Balthus

BIOGRAPHY

Balthus Biography

1908-2001

Balthasar Klossowski (or KÅ‚ossowski) de Rola, best known as Balthus, was an esteemed but controversial Polish-French modern artist. Appreciated for many years by only a handful of collectors, and ostensibly out of step with the modern movement, Balthus’s classically inspired work won the recognition and admiration of a wider public only late in his career. Although he received no formal training, he came from a highly artistic family background. His father, Erich Klossowski (1875–1949), was a painter and art historian, born to an aristocratic family in East Prussia and the author of a book on Daumier; his brother, pierre Klossowski, was to become a painter and writer; and his mother, Elizabeth Spiro, was also a painter. 

After living in Berlin from 1921 to 1924, Balthus returned to Paris; there he studied Old Master paintings in the Louvre, particularly those of Poussin. In 1926 he went to Tuscany to study the frescoes of Piero della Francesca. Apart from a cycle of religious paintings in tempera (1927) for the church of Beatenberg, near Interlaken, his earliest works are Parisian scenes, which betray influences not only from Old Masters but also from his friends Bonnard and André Derain.

In April 1934 Balthus exhibited a group of erotic paintings, including Cathy Dressing (1933; Paris, Pompidou), based on illustrations he had done in 1933 for Emily Brontë’s Wuthering Heights, and the Guitar Lesson (1934). Their unusual character and overt sexuality, allied to the fact that Loeb was then representing the Surrealists, and that the exhibition was enthusiastically reviewed by Antonin. During this period he also established himself as an outstanding portrait painter with penetrating studies of andré Derain (1936) and Miró and his Daughter Dolores(1937–8), while continuing to explore a troubling eroticism in pictures of childhood and puberty such as The Children (1937) Thérèse Dreaming (1938) and The Salon (1941–3).

In the mid-1930s Balthus returned to his earlier interest in landscape, notably in The Mountain (Summer) (1937; New York, Met.), his largest work to date. Conceived in homage to Poussin, and especially Courbet, this represents memories of the mountainous terrain near Berne in which he had lived as a child and to which he was to return in 1977. His interest in landscape was further confirmed when he took refuge from the war at Champrovent in Savoie and matured after his move c. 1954–5 to the château de Chassy in the romantic Morvan mountains in Burgundy. The period at Chassy is distinguished by a marked lightening of the palette, dryness of the paint surface, occasionally mannered systematic brushwork and conspicuous lack of depth, as in Large Landscape with Trees (the Triangular Field) (1955).

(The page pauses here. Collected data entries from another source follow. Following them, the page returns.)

## src/plic_pkg.sv

```systemverilog
// Shared widths, request and register codes for the interrupt controller.
package plic_pkg;

  localparam int unsigned SRC_W           = 32;
  localparam int unsigned ID_W            = 5;
  localparam int unsigned PRIO_W          = 3;
  localparam int unsigned REQ_W           = 2;
  localparam int unsigned CFG_IDX_W       = 1;
  localparam int unsigned CFG_DATA_W      = 32;
  localparam int unsigned NUM_SOURCES_DEF = 32;

  typedef logic [REQ_W-1:0]     req_t;
  typedef logic [ID_W-1:0]      id_t;
  typedef logic [PRIO_W-1:0]    prio_t;
  typedef logic [SRC_W-1:0]     src_vec_t;
  typedef logic [CFG_IDX_W-1:0] cfg_idx_t;

  localparam req_t REQ_LINE     = 2'd0;
  localparam req_t REQ_CLAIM    = 2'd1;
  localparam req_t REQ_COMPLETE = 2'd2;
  localparam req_t REQ_PRIO     = 2'd3;

  localparam cfg_idx_t CFG_ENABLE = 1'b0;
  localparam cfg_idx_t CFG_THRESH = 1'b1;

endpackage

```

## src/plic_if.sv

```systemverilog
// Request and response channel interfaces of the interrupt controller.
interface plic_req_if import plic_pkg::*; ();
  logic     valid;
  logic     ready;
  req_t     req_type;
  src_vec_t irq_lines;
  id_t      source_id;
  prio_t    priority_value;

  modport source (output valid, req_type, irq_lines, source_id, priority_value,
                  input ready);
  modport sink (input valid, req_type, irq_lines, source_id, priority_value,
                output ready);
endinterface

interface plic_rsp_if import plic_pkg::*; ();
  logic valid;
  logic ready;
  id_t  claimed_id;
  logic interrupt_request;

  modport source (output valid, claimed_id, interrupt_request, input ready);
  modport sink (input valid, claimed_id, interrupt_request, output ready);
endinterface

```

## src/platform_interrupt_controller.sv

```systemverilog
// Top level: single-target platform interrupt controller.
// An accepted request passes the input register and then the result register before its result is offered.
// Throughput: one transaction per cycle unless the result is stalled; a stalled result register holds one
// result and the input register one more transaction before ready drops.
// Reset (rst_n, synchronous, active low) clears pending, in-service, priorities,
// enable mask, threshold and both valid flags.
module platform_interrupt_controller import plic_pkg::*; #(
  parameter int unsigned NUM_SOURCES = NUM_SOURCES_DEF
) (
  input  logic                  clk,
  input  logic                  rst_n,
  input  logic                  cfg_we,
  input  cfg_idx_t              cfg_index,
  input  logic [CFG_DATA_W-1:0] cfg_wdata,
  plic_req_if.sink              in_req,
  plic_rsp_if.source            out_rsp
);

  // Sources beyond the line vector never exist; ID 0 is reserved for "none".
  localparam int unsigned NSRC = (NUM_SOURCES < SRC_W) ? NUM_SOURCES : SRC_W;
  localparam src_vec_t EXISTS = src_vec_t'((64'd1 << NSRC) - 64'd1) & ~src_vec_t'(1);
  localparam int unsigned LVL = $clog2(SRC_W);

  // Configuration registers
  src_vec_t enable_r;
  prio_t    thresh_r;

  // Interrupt state
  prio_t    prio_r [NSRC];
  prio_t    prio_nxt [NSRC];
  src_vec_t pending_r, pending_nxt;
  src_vec_t in_service_r, in_service_nxt;

  // Input register
  logic     s1_valid_r, s1_valid_nxt;
  req_t     s1_req_r;
  src_vec_t s1_lines_r;
  id_t      s1_id_r;
  prio_t    s1_prio_r;

  // Result register
  logic     out_valid_r, out_valid_nxt;
  id_t      out_id_r, out_id_nxt;
  logic     out_irq_r, out_irq_nxt;

  logic     in_fire;
  logic     advance;
  src_vec_t id_bit;

  // Selection tree signals
  prio_t    leaf_prio [SRC_W];
  prio_t    after_prio [SRC_W];
  src_vec_t cand;
  src_vec_t after_gt;
  logic     lv_vld  [LVL+1][SRC_W];
  id_t      lv_id   [LVL+1][SRC_W];
  prio_t    lv_prio [LVL+1][SRC_W];
  logic     best_vld;
  id_t      best_id;
  logic [NSRC-1:0] prio_we;

  // Handshake: the input register moves on whenever the result register
  // is empty or being drained this cycle.
  assign advance       = s1_valid_r && (!out_valid_r || out_rsp.ready);
  assign in_req.ready  = !s1_valid_r || advance;
  assign in_fire       = in_req.valid && in_req.ready;

  assign out_rsp.valid             = out_valid_r;
  assign out_rsp.claimed_id        = out_id_r;
  assign out_rsp.interrupt_request = out_irq_r;

  assign id_bit = src_vec_t'(1) << s1_id_r;

  // Per-source priority view, with priority write decode and the
  // priority that stands after this transaction.
  for (genvar g = 0; g < SRC_W; g++) begin : g_src
    if (g < NSRC) begin : g_real
      assign leaf_prio[g]  = prio_r[g];
      assign prio_we[g]    = advance && (s1_req_r == REQ_PRIO) &&
                             (s1_id_r == ID_W'(g)) && EXISTS[g];
      assign prio_nxt[g]   = prio_we[g] ? s1_prio_r : prio_r[g];
      assign after_prio[g] = prio_nxt[g];
    end else begin : g_none
      assign leaf_prio[g]  = '0;
      assign after_prio[g] = '0;
    end
    assign after_gt[g] = after_prio[g] > thresh_r;
  end

  // Candidates: pending, enabled and existing; the threshold test is applied at the tree leaves.
  assign cand = pending_r & enable_r & EXISTS;

  // Tournament over all sources: the left (lower ID) side keeps ties.
  always_comb begin
    for (int l = 0; l <= LVL; l++) begin
      for (int k = 0; k < SRC_W; k++) begin
        lv_vld[l][k]  = 1'b0;
        lv_id[l][k]   = '0;
        lv_prio[l][k] = '0;
      end
    end
    for (int k = 0; k < SRC_W; k++) begin
      lv_vld[0][k]  = cand[k] && (leaf_prio[k] > thresh_r);
      lv_id[0][k]   = ID_W'(k);
      lv_prio[0][k] = leaf_prio[k];
    end
    for (int l = 0; l < LVL; l++) begin
      for (int k = 0; k < (SRC_W >> (l + 1)); k++) begin
        if (lv_vld[l][2*k] &&
            (!lv_vld[l][2*k+1] || lv_prio[l][2*k] >= lv_prio[l][2*k+1])) begin
          lv_vld[l+1][k]  = 1'b1;
          lv_id[l+1][k]   = lv_id[l][2*k];
          lv_prio[l+1][k] = lv_prio[l][2*k];
        end else begin
          lv_vld[l+1][k]  = lv_vld[l][2*k+1];
          lv_id[l+1][k]   = lv_id[l][2*k+1];
          lv_prio[l+1][k] = lv_prio[l][2*k+1];
        end
      end
    end
  end

  assign best_vld = lv_vld[LVL][0];
  assign best_id  = lv_id[LVL][0];

  // Apply the held transaction to the pending and in-service vectors.
  always_comb begin
    pending_nxt    = pending_r;
    in_service_nxt = in_service_r;
    out_id_nxt     = '0;
    if (advance) begin
      unique case (s1_req_r)
        REQ_LINE: begin
          pending_nxt = pending_r | (s1_lines_r & ~in_service_r & EXISTS);
        end
        REQ_CLAIM: begin
          if (best_vld) begin
            out_id_nxt     = best_id;
            pending_nxt    = pending_r & ~(src_vec_t'(1) << best_id);
            in_service_nxt = in_service_r | (src_vec_t'(1) << best_id);
          end
        end
        REQ_COMPLETE: begin
          // Complete only counts for an existing, enabled source.
          if ((EXISTS & enable_r & id_bit) != '0) begin
            in_service_nxt = in_service_r & ~id_bit;
          end
        end
        default: begin
          // Priority write: handled by the per-source decode.
        end
      endcase
    end
  end

  // Request line reflects the state after this transaction.
  assign out_irq_nxt = |(pending_nxt & enable_r & EXISTS & after_gt);

  always_comb begin
    if (in_fire) begin
      s1_valid_nxt = 1'b1;
    end else if (advance) begin
      s1_valid_nxt = 1'b0;
    end else begin
      s1_valid_nxt = s1_valid_r;
    end
    if (advance) begin
      out_valid_nxt = 1'b1;
    end else if (out_valid_r && out_rsp.ready) begin
      out_valid_nxt = 1'b0;
    end else begin
      out_valid_nxt = out_valid_r;
    end
  end

  // Control and state registers
  always_ff @(posedge clk) begin
    if (!rst_n) begin
      enable_r     <= '0;
      thresh_r     <= '0;
      pending_r    <= '0;
      in_service_r <= '0;
      s1_valid_r   <= 1'b0;
      out_valid_r  <= 1'b0;
      for (int i = 0; i < NSRC; i++) begin
        prio_r[i] <= '0;
      end
    end else begin
      if (cfg_we) begin
        unique case (cfg_index)
          CFG_ENABLE: enable_r <= cfg_wdata;
          CFG_THRESH: thresh_r <= cfg_wdata[PRIO_W-1:0];
          default:    enable_r <= enable_r;
        endcase
      end
      pending_r    <= pending_nxt;
      in_service_r <= in_service_nxt;
      s1_valid_r   <= s1_valid_nxt;
      out_valid_r  <= out_valid_nxt;
      for (int i = 0; i < NSRC; i++) begin
        prio_r[i] <= prio_nxt[i];
      end
    end
  end

  // Payload registers: input on acceptance, result on advance; hold otherwise.
  always_ff @(posedge clk) begin
    if (in_fire) begin
      s1_req_r   <= in_req.req_type;
      s1_lines_r <= in_req.irq_lines;
      s1_id_r    <= in_req.source_id;
      s1_prio_r  <= in_req.priority_value;
    end
    if (advance) begin
      out_id_r  <= out_id_nxt;
      out_irq_r <= out_irq_nxt;
    end
  end

endmodule

```

## src/flat_wrapper.sv

```systemverilog
// flat-port wrapper written by rule: the top's interface ports become plain ports
module platform_interrupt_controller_flat import plic_pkg::*;
#(
  parameter int unsigned NUM_SOURCES = NUM_SOURCES_DEF
)
  (clk, rst_n, cfg_we, cfg_index, cfg_wdata, in_req_valid, in_req_req_type, in_req_irq_lines, in_req_source_id, in_req_priority_value, in_req_ready, out_rsp_valid, out_rsp_claimed_id, out_rsp_interrupt_request, out_rsp_ready);
  plic_req_if in_req_i ();
  plic_rsp_if out_rsp_i ();
  input  logic clk;
  input  logic rst_n;
  input  logic cfg_we;
  input  cfg_idx_t cfg_index;
  input  logic [CFG_DATA_W-1:0] cfg_wdata;
  input wire logic [$bits(in_req_i.valid)-1:0] in_req_valid;
  input wire logic [$bits(in_req_i.req_type)-1:0] in_req_req_type;
  input wire logic [$bits(in_req_i.irq_lines)-1:0] in_req_irq_lines;
  input wire logic [$bits(in_req_i.source_id)-1:0] in_req_source_id;
  input wire logic [$bits(in_req_i.priority_value)-1:0] in_req_priority_value;
  output wire logic [$bits(in_req_i.ready)-1:0] in_req_ready;
  output wire logic [$bits(out_rsp_i.valid)-1:0] out_rsp_valid;
  output wire logic [$bits(out_rsp_i.claimed_id)-1:0] out_rsp_claimed_id;
  output wire logic [$bits(out_rsp_i.interrupt_request)-1:0] out_rsp_interrupt_request;
  input wire logic [$bits(out_rsp_i.ready)-1:0] out_rsp_ready;
  assign in_req_i.valid = in_req_valid;
  assign in_req_i.req_type = in_req_req_type;
  assign in_req_i.irq_lines = in_req_irq_lines;
  assign in_req_i.source_id = in_req_source_id;
  assign in_req_i.priority_value = in_req_priority_value;
  assign in_req_ready = in_req_i.ready;
  assign out_rsp_valid = out_rsp_i.valid;
  assign out_rsp_claimed_id = out_rsp_i.claimed_id;
  assign out_rsp_interrupt_request = out_rsp_i.interrupt_request;
  assign out_rsp_i.ready = out_rsp_ready;
  platform_interrupt_controller #(.NUM_SOURCES(NUM_SOURCES)) u_core (.clk(clk), .rst_n(rst_n), .cfg_we(cfg_we), .cfg_index(cfg_index), .cfg_wdata(cfg_wdata), .in_req(in_req_i), .out_rsp(out_rsp_i));
endmodule
```

## config.mk

```make
export PLATFORM = sky130hd
export DESIGN_NAME = platform_interrupt_controller_flat
export DESIGN_NICKNAME = d
export VERILOG_FILES = /design/src/plic_pkg.sv /design/src/plic_if.sv /design/src/platform_interrupt_controller.sv /design/src/flat_wrapper.sv
export SDC_FILE = /design/constraint.sdc
export NUM_CORES = 1
export LEC_CHECK = 0
export BUFFER_PORTS_ARGS = -buffer_cell sky130_fd_sc_hd__buf_4
export CAP_MARGIN = 0
export CORE_UTILIZATION = 60
export DETAILED_ROUTE_END_ITERATION = 7
export GPL_ROUTABILITY_DRIVEN = 0
export GPL_TIMING_DRIVEN = 0
export PLACE_DENSITY = 0.77
export SLEW_MARGIN = 30
export SYNTH_ARGS = -nofsm -noshare
export SYNTH_HDL_FRONTEND = slang
export SYNTH_SLANG_ARGS = --single-unit
```

## constraint.sdc

```tcl
create_clock -name clk -period 25.8 [get_ports clk]
set_input_delay 2.58 -clock clk [delete_from_list [all_inputs] [get_ports clk]]
set_output_delay 2.58 -clock clk [all_outputs]
set_load 0.05 [all_outputs]
```

==> flow_summary_export.csv, run 1 <==
group,metric,value,unit
outcome,status,"complete, but fails checks",
outcome,violations,"design-rule violations",
cells_and_area,drive_above_1_share,11.4,%
timing,setup_tns,0,ps
timing,fmax,84.0,MHz
global_routing,grt.total_usage,40.5,%
critical_path,cp-start-kind,"flop",
timing,tightestPinTransition,1130,ps
cts,numClockSinks,238,
critical_path,cp_slowest_cell,"nor3_2",
cells_and_area,areaGrowthSynthToFinish,12.3,%
critical_path,cp_max_fo,34,
timing,layout_min_cycle_time,11910,ps
cts,cts_tree,"done",
global_routing,grt_max_degree,42,
floorplan,io_pins,88,
global_routing,grt-ovfl-total,0,
pwr,p_leak,7.86,nW
detailed_routing,first_pass_iters,8,
pwr,p_per_area,45.1,nW/µm²
timing,rsz0062_at_grt,"no",
critical_path,crit_arrival,12150,ps
floorplan,core,28900,µm²
pwr,ir_worst_vdd,0.0000522,V
critical_path,cp.buffers_inverters,4,
cells_and_area,final_cells,2641,
cts,post-cts-setup-buffers,0,
logic_synthesis,yosysUniqueCellTypes,88,
detailed_routing,vias_per_cell,6.58,
detailed_routing,wirelength,61800,µm
critical_path,cp-end-kind,"flop",
logic_synthesis,synth_seq_area_share,29.4,%
critical_path,critPathTopFamily,"compound AO/OA/AOI/OAI gates",
critical_path,worstPathRequired,26040,ps
timing,finClkSkew,16.0,ps
logic_synthesis,synth_compound_area_share,19.2,%
floorplan,die_area,30400,µm²
floorplan,rows,62,
logic_synthesis,synthCells,2113,
cts,cts_resized,0,
logic_synthesis,synth_flop_cell,"dfxtp_1",
critical_path,cp_slowest_stage_delay,840,ps
logic_synthesis,synth.cell_area,17800,µm²
timing,period_share,46.2,%
cts,insertion_delay,570,ps
global_routing,grt_first_pass_wirelength,94200,µm
timing,hold_violations,0,
cells_and_area,fin_nets,2594,
timing,finalSetupViolations,0,
floorplan,start_util,61.6,%
critical_path,critical_path_class,"flop to flop",
cells_and_area,fill_cells,2335,
logic_synthesis,yosys_warnings,0,
timing,drv_slew,0,
logic_synthesis,synthMuxAreaShare,5.78,%
placement,dp.cells,2588,
detailed_routing,drtIter0Drc,2403,
logic_synthesis,synth-edff-count,47,
logic_synthesis,syn_area_per_cell,8.44,µm²
logic_synthesis,synth.net_count,2473,
floorplan,die-width,174,µm
detailed_routing,wire_per_inst,23.4,µm
logic_synthesis,synthSimpleGateAreaFrac,21.9,%
detailed_routing,route.detailed.drc,2,
cts,ctsHoldBuffers,0,
cts,numCtsBuffers,28,
logic_synthesis,synthAdderAreaFrac,19.6,%
job,max_cap_viol_count,0,
detailed_routing,ant_nets,0,
logic_synthesis,synth_top_family_by_area,"simple AND/OR/NAND/NOR gates",
placement,io_buffers,86,
placement,hpwl,45300,µm
hold_path,min_path_type,"flop to flop",
cts,clock_tree.root_cell,"clkbuf_16",
floorplan,die_h,174,µm
cts,clockBufferDepth,3,
logic_synthesis,async_reset_ff_share,0,%
global_routing,first_global_vias,16600,
cts,htreeDepth,1,
global_routing,antenna_found_initial,2,
logic_synthesis,synth_xor_area_share,0,%
cts,clk_pin_slew,60,ps
detailed_routing,vias,17400,
logic_synthesis,synth-seq-cells,238,
timing,slew_headroom,24.5,%
path summary, 6_finish.rpt:
kind,from,to,slack [ps],cells past startpoint
worst max-delay path,u_core.thresh_r[1],u_core.out_rsp.interrupt_request,13890,41
worst min-delay path,u_core.pending_r[11],u_core.pending_r[11],480,2
worst max register to register,u_core.thresh_r[1],u_core.out_rsp.interrupt_request,13890,41
worst min register to register,u_core.pending_r[11],u_core.pending_r[11],480,2
power by group:
| group | leakage (nW) | switching (W) | internal [W] | total, W |
|---|---|---|---|---|
| registers | 2.00 | 0.0000107 | 0.000388 | 0.000399 |
| logic | 5.40 | 0.0000622 | 0.0000345 | 0.0000967 |
| clock network | 0.459 | 0.000169 | 0.000239 | 0.000408 |
Yosys cell counts, types with 9 or more instances:
| cell | number | area share, % |
|---|---|---|
| clkbuf_1 | 63 | 1.3 |
| a21o_1 | 31 | 1.3 |
| nor3b_1 | 18 | 0.76 |
| ha_1 | 280 | 20 |
| o311ai_1 | 9 | 0.44 |
| a21oi_1 | 155 | 4.3 |
| and2_1 | 77 | 2.7 |
| a211oi_1 | 25 | 1.1 |
| inv_1 | 118 | 2.5 |
| o211ai_1 | 9 | 0.38 |
| o2111ai_1 | 16 | 0.79 |
| nor2b_1 | 54 | 1.9 |
| nand3_1 | 87 | 2.4 |
| o21a_1 | 22 | 0.93 |
| nand4_1 | 13 | 0.46 |
| mux2i_1 | 58 | 3.3 |
| and3_1 | 13 | 0.46 |
| nand2_1 | 240 | 5.1 |
| a31oi_1 | 23 | 0.81 |
| nor3_1 | 18 | 0.51 |
| edfxtp_1 | 47 | 7.9 |
| nor2_1 | 167 | 3.5 |
| mux2_2 | 40 | 2.5 |
| o21ai_0 | 128 | 3.6 |
| nand2b_1 | 50 | 1.8 |
| dfxtp_1 | 191 | 21 |
worst reg2reg max path: cells and delay by family, from the launching register on:
family,cells,cell delay (ps)
AOI/OAI and AO/OA,18,4930
and+or+nand+nor,12,3170
adders and majority gates,5,1520
buffers and inverters,4,870
muxes,2,760
DFF,1,330
metal layers:
| layer | wire length (µm) | GRT usage [%] | vias up |
|---|---|---|---|
| li1 | - | - | 7877 |
| met1 | 23600 | 50.8 | 8038 |
| met2 | 26000 | 61.5 | 1116 |
| met3 | 7390 | 9.89 | 332 |
| met4 | 4840 | 26.9 | 4 |
| met5 | 81 | 1.76 | - |
final cells by class:
| cell class | count | area, µm² | area share, % |
|---|---|---|---|
| Sequential cell | 238 | 5240 | 26.1 |
| Tap cell | 384 | 480 | 2.40 |
| Antenna cell | 1 | 2.50 | 0.0125 |
| Buffer | 73 | 300 | 1.50 |
| Inverter | 119 | 452 | 2.25 |
| Clock inverter | 14 | 124 | 0.618 |
| Multi-Input combinational cell | 1683 | 11900 | 59.4 |
| Timing Repair Buffer | 91 | 721 | 3.60 |
| Clock buffer | 38 | 811 | 4.05 |
state kept, by name, indices dropped and copies added (netlist names):
register                          flops
u_core.thresh_r                       3
u_core.s1_id_r                        5
u_core.s1_lines_r                    31
u_core.s1_req_r                       2
u_core.s1_valid_r                     1
u_core.in_service_r                  31
u_core.s1_prio_r                      3
u_core.out_rsp.interrupt_request      1
u_core.prio_r                        93
u_core.out_rsp.valid                  1
u_core.out_rsp.claimed_id             5
u_core.enable_r                      31
u_core.pending_r                     31
through the flow:
step | hold slack (ps) | cell area, µm² | util [%] | total power, W | setup slack (ps)
2_1_floorplan | 436 | 17800 | - | 0.000455 | 15920
3_3_place_gp | 443 | 19000 | 65.5 | 0.000493 | 12670
3_5_place_dp | 469 | 19100 | 65.9 | 0.000498 | 14550
4_1_cts | 477 | 20000 | 69.2 | 0.000897 | 14500
5_1_grt | 503 | 20000 | 69.2 | 0.000924 | 13500
6_report | 479 | 20000 | 69.2 | 0.000903 | 13890
placed cells by master, fill, tap and decap left out, drive strengths merged, types with 9 or more instances in the layout:
cell,n
a211oi,26
a21o,31
a21oi,156
a31oi,23
and2,77
and3,13
buf,101
clkbuf,101
dfxtp,191
edfxtp,47
ha,280
inv,121
mux2,40
mux2i,58
nand2,241
nand2b,50
nand3,87
nand4,14
nor2,169
nor2b,55
nor3,22
nor3b,18
o2111ai,16
o211ai,9
o21a,22
o21ai,136
o311ai,17
logic make-up after synthesis:
logic type	count (synthesis)
AO/OA/AOI/OAI	517
adder cells (fa/ha/maj)	280
buffers and inverters	192
flip-flops	238
multiplexers	98
AND/OR/NAND/NOR	788
Note: power is estimated with default switching activity, not from simulation.
==> run 2: changes to the inputs <==
==> constraint.sdc (replaced) <==
create_clock -name clk -period 11.07 [get_ports clk]
set_input_delay 1.107 -clock clk [delete_from_list [all_inputs] [get_ports clk]]
set_output_delay 1.107 -clock clk [all_outputs]
set_load 0.05 [all_outputs]
==> flow_summary_export.csv, run 2 (synthesis gave the netlist of run 1 again) <==
group,metric,value,unit
floorplan,core,28900,µm²
pwr,p_per_area,104,nW/µm²
detailed_routing,wire_per_inst,23.6,µm
timing,tightestPinTransition,1160,ps
detailed_routing,drtIter0Drc,2392,
floorplan,die_area,30400,µm²
detailed_routing,route.detailed.drc,47,
cells_and_area,fin_nets,2597,
cells_and_area,largest_reg_flops,93,
pwr,p_leak,7.89,nW
critical_path,worstPathRequired,11310,ps
pwr,p_int,0.00154,W
floorplan,start_util,61.6,%
critical_path,cp_slowest_cell,"nor3_4",
timing,period_share,96.8,%
placement,pre_cts_slack,-176,ps
global_routing,grt.total_usage,40.6,%
pwr,p_sw_share,26.9,%
timing,layout_min_cycle_time,10720,ps
hold_path,min_path_type,"flop to flop",
outcome,status,"complete, but fails checks",
detailed_routing,vias_per_cell,6.61,
cells_and_area,layout_commonest_cell,"ha_1",
cts,clockBufferDepth,3,
detailed_routing,first_pass_iters,8,
cts,insertion_delay,560,ps
critical_path,cp_slowest_stage_delay,560,ps
global_routing,antenna_found_initial,1,
cts,ctsHoldBuffers,0,
global_routing,first_global_vias,16600,
critical_path,cp_max_fo,34,
timing,finClkSkew,13.7,ps
timing,fmax,93.3,MHz
cts,htreeDepth,1,
floorplan,rows,62,
floorplan,die_h,174,µm
critical_path,cp-start-kind,"flop",
detailed_routing,wirelength,62500,µm
cts,cts_tree,"done",
floorplan,die-width,174,µm
cells_and_area,top_register,"u_core.prio_r",
cells_and_area,final_cell_mix,"ha_1 (280), nand2_1 (239), dfxtp_1 (190), nor2_1 (167), a21oi_1 (152)",
cells_and_area,fill_cells,2300,
critical_path,critical_path_class,"flop to flop",
cts,clk_pin_slew,60,ps
pwr,combPwrFrac,10.8,%
detailed_routing,vias,17500,
cts,clock_tree.root_cell,"clkbuf_16",
floorplan,io_pins,88,
timing,setup_tns,0,ps
cells_and_area,fin_util,69.9,%
global_routing,grt-ovfl-total,0,
placement,hpwl,45300,µm
global_routing,grt_max_degree,42,
timing,setup_ws,353,ps
global_routing,grt_first_pass_wirelength,94400,µm
pwr,clockPowerShare,45.2,%
pwr,seqPwrFrac,44.0,%
critical_path,cp_common_cell,"a21oi_1",
cells_and_area,areaGrowthSynthToFinish,13.3,%
cells_and_area,drive_above_1_share,12.1,%
cts,numClockSinks,238,
pwr,ir_worst_vdd,0.000122,V
timing,finalSetupViolations,0,
outcome,violations,"design-rule violations",
placement,io_buffers,86,
critical_path,crit_arrival,10960,ps
timing,hold_violations,0,
pwr,p_total,0.00211,W
job,max_cap_viol_count,0,
detailed_routing,ant_nets,0,
cts,numCtsBuffers,28,
pwr,p_sw,0.000567,W
critical_path,cp-end-kind,"flop",
timing,drv_slew,0,
timing,slew_headroom,22.9,%
## run 2: repair_timing
item | in CTS | in global routing
pin swaps | 0 | 1
endpoints found under the setup margin | 1 | 32
cloned | 0 | 0
buffers inserted | 0 | 4
resized for setup | 3 | 23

In 1950, while still living in Paris, he began studies for two paintings that rank as masterpieces: The Room (1952–4) and Passage du Commerce-St-André (1952–4). The claustrophobic atmosphere of the former, full of intrigue and anxiety, could be taken as an illustration of Artaud’s concept of the Theatre of Cruelty, although in mood it is also reminiscent of Henry Füseli. The other is a companion piece to his earlier painting The Street. Taking as its setting a pedestrian alley near where Balthus lived in Paris (his studio was in the Cour de Rohan near the Odéon), it is also an allegory of the ages of man, and a comment on history, particularly on the French Revolutionary events with which this street was closely associated.

In 1961 André Malraux, then French Minister of Culture, appointed Balthus as Director of the Académie de France in the Villa Medici, Rome, where he remained until 1977. This brought about an abrupt change of direction in his work, as his energies became directed by his taste for the theatre and for history. He supervised the restoration of the Villa Medici, rediscovering ancient frescoes, and replanted the gardens in their old splendour. His few paintings from this period, such as the Turkish Room (1966), and some from later years, as in the Painter and his Model (1981), are set in and around the villa. They betray a final influence, that of Japanese art, confirmed by a trip to Japan in 1962, where he met his second wife.